Fig. 2. T-cell-specific Mincle deletion protects mice from EAE.

a Targeting vector design for the generation of a mouse strain with flanking Clec4e exon 3-5 by loxP sites and western analysis of Mincle protein expression in TH17 cells and bone marrow macrophages (1 μg/ml LPS, 6 h) from Mincle ^f/+Lck-Cre and Mincle ^f/fLck-Cre mice, n = 2 for each genotype, density values measured using Image J for the representative blot shown, ND not detected. b Mean clinical score of EAE in Mincle ^f/+Lck-Cre and Mincle ^f/fLck-Cre mice (n = 6 mice in each group) induced by active immunization with MOG_35-55. c, d Absolute cell numbers (c) and gating strategy (d) of CNS-infiltrating cells were measured at the peak of disease by analyzing brain mononuclear infiltrating cells through flow cytometry with indicated antibodies, n = 4 biological replicates. e Real-time PCR analysis of relative mRNA expression of inflammatory genes in the spinal cord from Mincle ^f/+Lck-Cre and Mincle ^f/fLck-Cre mice at the peak of disease.

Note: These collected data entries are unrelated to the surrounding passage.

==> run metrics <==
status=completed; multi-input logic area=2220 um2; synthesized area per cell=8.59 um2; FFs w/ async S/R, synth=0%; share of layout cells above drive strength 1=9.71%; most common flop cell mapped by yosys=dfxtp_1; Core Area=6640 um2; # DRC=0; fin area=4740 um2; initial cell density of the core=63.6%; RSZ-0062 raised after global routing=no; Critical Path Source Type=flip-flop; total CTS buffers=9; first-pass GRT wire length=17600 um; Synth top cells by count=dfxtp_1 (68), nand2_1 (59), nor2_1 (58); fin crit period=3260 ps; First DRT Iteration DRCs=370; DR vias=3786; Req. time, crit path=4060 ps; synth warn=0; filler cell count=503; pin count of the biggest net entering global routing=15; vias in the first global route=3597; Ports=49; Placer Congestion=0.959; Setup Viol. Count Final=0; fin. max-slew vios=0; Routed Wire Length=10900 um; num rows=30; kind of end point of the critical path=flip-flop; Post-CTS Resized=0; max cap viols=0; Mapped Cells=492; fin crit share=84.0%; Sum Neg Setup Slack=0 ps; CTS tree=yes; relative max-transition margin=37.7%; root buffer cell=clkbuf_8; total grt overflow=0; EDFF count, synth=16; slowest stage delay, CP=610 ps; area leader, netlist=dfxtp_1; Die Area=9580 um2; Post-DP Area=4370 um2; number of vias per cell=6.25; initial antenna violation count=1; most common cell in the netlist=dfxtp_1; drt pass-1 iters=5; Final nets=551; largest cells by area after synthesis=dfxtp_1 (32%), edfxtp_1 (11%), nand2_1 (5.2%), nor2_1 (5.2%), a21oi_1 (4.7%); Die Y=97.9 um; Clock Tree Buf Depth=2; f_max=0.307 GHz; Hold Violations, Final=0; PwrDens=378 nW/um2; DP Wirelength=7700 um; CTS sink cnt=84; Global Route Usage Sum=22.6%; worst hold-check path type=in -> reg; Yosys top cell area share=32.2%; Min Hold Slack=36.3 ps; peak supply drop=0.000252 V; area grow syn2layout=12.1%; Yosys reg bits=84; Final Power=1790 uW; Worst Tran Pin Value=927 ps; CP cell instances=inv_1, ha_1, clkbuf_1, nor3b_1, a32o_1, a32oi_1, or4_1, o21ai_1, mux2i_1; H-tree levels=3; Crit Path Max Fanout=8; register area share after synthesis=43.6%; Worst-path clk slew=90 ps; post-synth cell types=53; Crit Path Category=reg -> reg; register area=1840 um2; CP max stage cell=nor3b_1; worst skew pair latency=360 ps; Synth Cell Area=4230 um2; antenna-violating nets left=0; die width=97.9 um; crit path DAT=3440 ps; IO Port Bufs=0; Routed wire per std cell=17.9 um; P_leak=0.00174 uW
<file path="src/sv/qprelu_pkg.sv">
// Shared types and constants of the quantized PReLU block.
package qprelu_pkg;

	localparam int VALUE_W    = 8;
	localparam int CH_W       = 10;
	localparam int SLOPE_W    = 24;
	localparam int CFG_DATA_W = 32;
	localparam int CFG_IDX_W  = 3;

	// Operation carried by an input item
	localparam logic FUNC_SLOPE = 1'b0;
	localparam logic FUNC_DATA  = 1'b1;

	localparam logic LAYOUT_NHWC = 1'b0;
	localparam logic LAYOUT_NCHW = 1'b1;

	// 1.0 in the slope format, used as multiplier on the positive side
	localparam logic [SLOPE_W-1:0] ONE_Q16 = 24'h01_0000;

	localparam logic [31:0] SRC_SCALE_RST     = 32'h0100_0000;
	localparam logic [31:0] DST_INV_SCALE_RST = 32'h0001_0000;

	typedef enum logic [CFG_IDX_W-1:0] {
		CFG_SRC_ZERO,
		CFG_SRC_SCALE,
		CFG_DST_INV_SCALE,
		CFG_DST_ZERO,
		CFG_LAYOUT,
		CFG_CHANNEL_COUNT,
		CFG_SPATIAL_COUNT
	} cfg_index_t;

	typedef struct packed {
		logic [7:0]  src_zero;
		logic [31:0] src_scale;
		logic [31:0] dst_inv_scale;
		logic [7:0]  dst_zero;
		logic        layout;
		logic [10:0] channel_count;
		logic [20:0] spatial_count;
	} qprelu_cfg_t;

	typedef struct packed {
		logic [CH_W-1:0] channel;
		logic            last;
	} qprelu_pos_t;

endpackage

</file>
<file path="src/sv/qprelu_pos.sv">
// Channel and spatial position counters with end-of-tensor flag.
module qprelu_pos import qprelu_pkg::*; #(
	parameter int MAX_CHANNELS = 1024,
	parameter int MAX_SPATIAL  = 1048576,
	localparam int AW = (MAX_CHANNELS > 1) ? $clog2(MAX_CHANNELS) : 1
) (
	input  logic          clk,
	input  logic          arst_n,
	input  qprelu_cfg_t   cfg,
	input  logic          step,
	output qprelu_pos_t   pos,
	output logic [AW-1:0] rd_addr
);

	localparam int CW = $clog2(MAX_CHANNELS + 1);
	localparam int SW = $clog2(MAX_SPATIAL + 1);

	logic [CW-1:0] ch_q, cc, ch_inc;
	logic [SW-1:0] sp_q, sc, sp_inc;
	logic          c_end, s_end, last_w;

	// Limit the counts to 1..max
	always_comb begin
		if (cfg.channel_count == '0) begin
			cc = CW'(1);
		end else if (32'(cfg.channel_count) > 32'(MAX_CHANNELS)) begin
			cc = CW'(MAX_CHANNELS);
		end else begin
			cc = CW'(cfg.channel_count);
		end
		if (cfg.spatial_count == '0) begin
			sc = SW'(1);
		end else if (32'(cfg.spatial_count) > 32'(MAX_SPATIAL)) begin
			sc = SW'(MAX_SPATIAL);
		end else begin
			sc = SW'(cfg.spatial_count);
		end
	end

	assign ch_inc = ch_q + CW'(1);
	assign sp_inc = sp_q + SW'(1);
	assign c_end  = ch_inc >= cc;
	assign s_end  = sp_inc >= sc;
	assign last_w = c_end && s_end;

	always_ff @(posedge clk or negedge arst_n) begin
		if (!arst_n) begin
			ch_q <= '0;
			sp_q <= '0;
		end else if (step) begin
			priority if (last_w) begin
				ch_q <= '0;
				sp_q <= '0;
			end else if (cfg.layout == LAYOUT_NHWC) begin
				if (c_end) begin
					ch_q <= '0;
					sp_q <= sp_inc;
				end else begin
					ch_q <= ch_inc;
				end
			end else begin
				if (s_end) begin
					sp_q <= '0;
					ch_q <= ch_inc;
				end else begin
					sp_q <= sp_inc;
				end
			end
		end
	end

	assign pos.channel = CH_W'(ch_q);
	assign pos.last    = last_w;
	assign rd_addr     = AW'(ch_q);

	a_last_clears: assert property (@(posedge clk) disable iff (!arst_n)
		step && last_w |=> ch_q == '0 && sp_q == '0)
		else $error("positions not cleared after last item");

	a_step_moves: assert property (@(posedge clk) disable iff (!arst_n)
		step && !last_w |=> ch_q != $past(ch_q) || sp_q != $past(sp_q))
		else $error("position did not advance");

endmodule

</file>
<file path="config.mk">
export PLATFORM = sky130hd
export DESIGN_NAME = qprelu_pos
export DESIGN_NICKNAME = d
export VERILOG_FILES = /design/src/sv/qprelu_pkg.sv /design/src/sv/qprelu_pos.sv
export SDC_FILE = /design/constraint.sdc
export NUM_CORES = 1
export LEC_CHECK = 0
export BUFFER_PORTS_ARGS = -buffer_cell sky130_fd_sc_hd__buf_2
export CAP_MARGIN = 20
export CORE_UTILIZATION = 44
export CTS_BUF_LIST = sky130_fd_sc_hd__clkbuf_4 sky130_fd_sc_hd__clkbuf_8 sky130_fd_sc_hd__clkbuf_16
export DETAILED_ROUTE_END_ITERATION = 16
export PLACE_DENSITY = 0.84
export SETUP_SLACK_MARGIN = 0.02
export SYNTH_ARGS = -nofsm -noshare
export SYNTH_HDL_FRONTEND = slang
export SYNTH_SLANG_ARGS = --single-unit
</file>
<file path="constraint.sdc">
create_clock -name clk -period 3.6 [get_ports clk]
set_input_delay 0.18 -clock clk [delete_from_list [all_inputs] [get_ports clk]]
set_output_delay 0.18 -clock clk [all_outputs]
set_load 0.03 [all_outputs]
</file>
==> results.cfg <==
[global_route]
antenna_found_initial = 0
grtUsageTotal_pct = 23.9
grt-ovfl-total = 0
grt_pass1_vias = 2991
grt_pass1_wl_um = 13800
grt_max_degree = 33

[clock_network]
clk_latency_ns = 0.30
htree_num_levels = 2
clock_path_buffers = 2
cts_root_buf = clkbuf_8
cts.clk_slew.worst_paths_ns = 0.08
cts_tree = done
cts_made_buffers = 5
cts.sinks = 32

[worst_setup_path]
crit_fanout = 6
crit_slowest_cell = or4b_4
reg2reg_slack_ns = -0.07
cp_slowest_stage_delay_ns = 0.50
endpoint_kind = output pin
worst_r2r_path_depth = 15
critPathTopFamily = simple AND/OR/NAND/NOR gates
critPathLaunchType = flop
r2r_start = sp_q[7]$_DFFE_PN0P_
reg2reg_to = ch_q[9]$_DFFE_PN0P_
crit_buf_inv = 2
cp.arrival_ns = 3.51
crit_chain = and3_4 > and3_4 > nand3_4 > or2_4 > or3_4 > nand2_4 > ha_4 > nand4_1 > nor3_2 > or4b_4 > o211a_4 > buf_6 > nor2_4 > buf_6
cp.required_ns = 3.42
worstSetupPathType = reg -> out

[job]
max_cap_violations = 0

[final_layout]
area_delta_synth_final_pct = 25.8
n_fill_cell = 531
fin_cells = 498
diodes = 0
layout.cells.most_common = buf_2
drive_gt1_share_pct = 33.5
multiInputGateArea_um2 = 2140
nets = 570
ff_latch_area_um2 = 801
mostFrequentLayoutCells = 55 x buf_2, 47 x nand2_1, 32 x dfrtp_1, 31 x ha_1, 31 x buf_4

[synth]
synth_seq_area_share_pct = 26.3
synth_ff_type = dfrtp_1
yosys_register_bits = 32
syn_area_per_cell_um2 = 8.74
synth_area_um2 = 3050
syn_inst = 349
synth_enable_flop_cells = 0
synth-async-reset-ratio_pct = 100
ys_types = 58
yosysWarnings = 0
syn_nets = 499

[sta]
finalCritPeriodShare_pct = 103
slew_viol_final = 0
skew_ns = 0.0167
whs_ns = 0.290
slew_headroom_pct = 49.0
tightest_slew_ns = 0.765
rsz0062_at_grt = true
fin_setup_tns_ns = -0.595
hold_viol_final = 0
max_freq_ghz = 0.271
layout_min_cycle_time_ns = 3.69
finalWorstSetupSlack_ns = -0.0933
setup_violations = 16

[status]
outcome = finished, violations left
violations = negative setup slack

[power_and_ir_drop]
power_density_nw_per_um2 = 568
power_mw = 2.18
leakagePower_nw = 1.92
max-vdd-ir-drop_v = 0.000275

[placement]
place.gp.congestion = 0.836
portBuffers = 56
dp.cells = 475
dp_hpwl_um = 5770

[die]
die_height_um = 85.2
coreArea_um2 = 6530
rows = 29
die_area_um2 = 7270
initial_core_util_pct = 46.7
ios = 137
die_w_um = 85.2

[detailed_routing]
drc = 0
first_pass_iters = 4
drt_wl_total_um = 8240
via_per_inst = 5.97
vias = 2974
ant_nets = 0
wl_per_cell_um = 16.5
first_iter_violations = 295

[hold_path]
min_path_cells = 3
hold_class = in -> reg
min_to = ch_q[2]$_DFFE_PN0P_
hp-start = step
[kinds of logic after synthesis]
logic type / share of synthesized area (%)
muxes: 2.01
xor gates and xnor gates: 7.47
DFF: 26.3
and+or+nand+nor: 22.1
adders and majority gates: 14.0
buffers and inverters: 8.95
AOI/OAI and AO/OA: 19.2
[what timing repair did]
action	in CTS	in global routing
gates cloned	2	0
hold endpoints to repair	32	0
gates resized for setup	30	11
pin swaps	13	12
hold buffers	1	0
buffers inserted	9	4
setup endpoints to repair	33	33
[how the worst max path moves through the flow]
| stage | startpoint | to | cells after the start |
|---|---|---|---|
| 4_1_cts | sp_q[4]$_DFFE_PN0P_ | pos[0] | 14 |
| 6_report | sp_q[7]$_DFFE_PN0P_ | pos[0] | 14 |
| 2_1_floorplan | sp_q[2]$_DFFE_PN0P_ | ch_q[0]$_DFFE_PN0P_ | 15 |
| 5_1_grt | sp_q[7]$_DFFE_PN0P_ | ch_q[9]$_DFFE_PN0P_ | 15 |
| 3_5_place_dp | sp_q[9]$_DFFE_PN0P_ | ch_q[9]$_DFFE_PN0P_ | 14 |
| 3_3_place_gp | sp_q[9]$_DFFE_PN0P_ | ch_q[10]$_DFFE_PN0P_ | 14 |
[worst register-to-register path: stages (launching register included)]
cell	delay, ns
dfrtp_1	0.38
and3_4	0.20
and3_4	0.22
nand3_4	0.08
or2_4	0.29
or3_4	0.40
nand2_4	0.09
ha_4	0.14
nand4_1	0.12
nor3_2	0.18
or4b_4	0.50
o211a_4	0.29
buf_6	0.14
a21boi_4	0.19
buf_6	0.16
mux2i_1	0.21
[stage by stage]
stage / util, % / worst slack (ns) / area (um^2)
6_report: 58.7 / -0.0933 / 3830
5_1_grt: 58.7 / -0.210 / 3830
3_5_place_dp: 52.3 / -0.175 / 3420
2_1_floorplan: - / 0.0512 / 3060
3_3_place_gp: 52.3 / 0.0124 / 3420
4_1_cts: 57.5 / -0.121 / 3750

Expression was normalized to β-actin mRNA, n = 4 biological replicates. f Hematoxylin and eosin (H&E) staining (upper panels) and Luxol fast blue staining (lower panels) of lumbar spinal cords from Mincle ^f/+Lck-Cre and Mincle ^f/fLck-Cre mice harvested at the peak of disease, Scale bars represent 100 μm. Arrows in the upper panel indicate inflammatory cells infiltration, and arrows in the lower panel indicate demyelination area. Representative data are shown for n = 4. g Flow cytometry analysis of infiltrated cytokine-producing CD4 T cells in CNS at the peak of disease, n = 4 biological replicates. *P < 0.05, **P < 0.01 (Two-sided student’s t test, c, e). *P < 0.05 (Two-way ANOVA for b). Data are represented as mean ± SD. Exact P values for asterisks (from left to right): b 0.0002 c 0.0032 0.0012 0.0017 0.0068 d 0.0446 0.0053 0.0062 0.0341 0.0410 0.0021 0.0023 0.0003 0.0005 0.0001 g 0.0014 0.0030.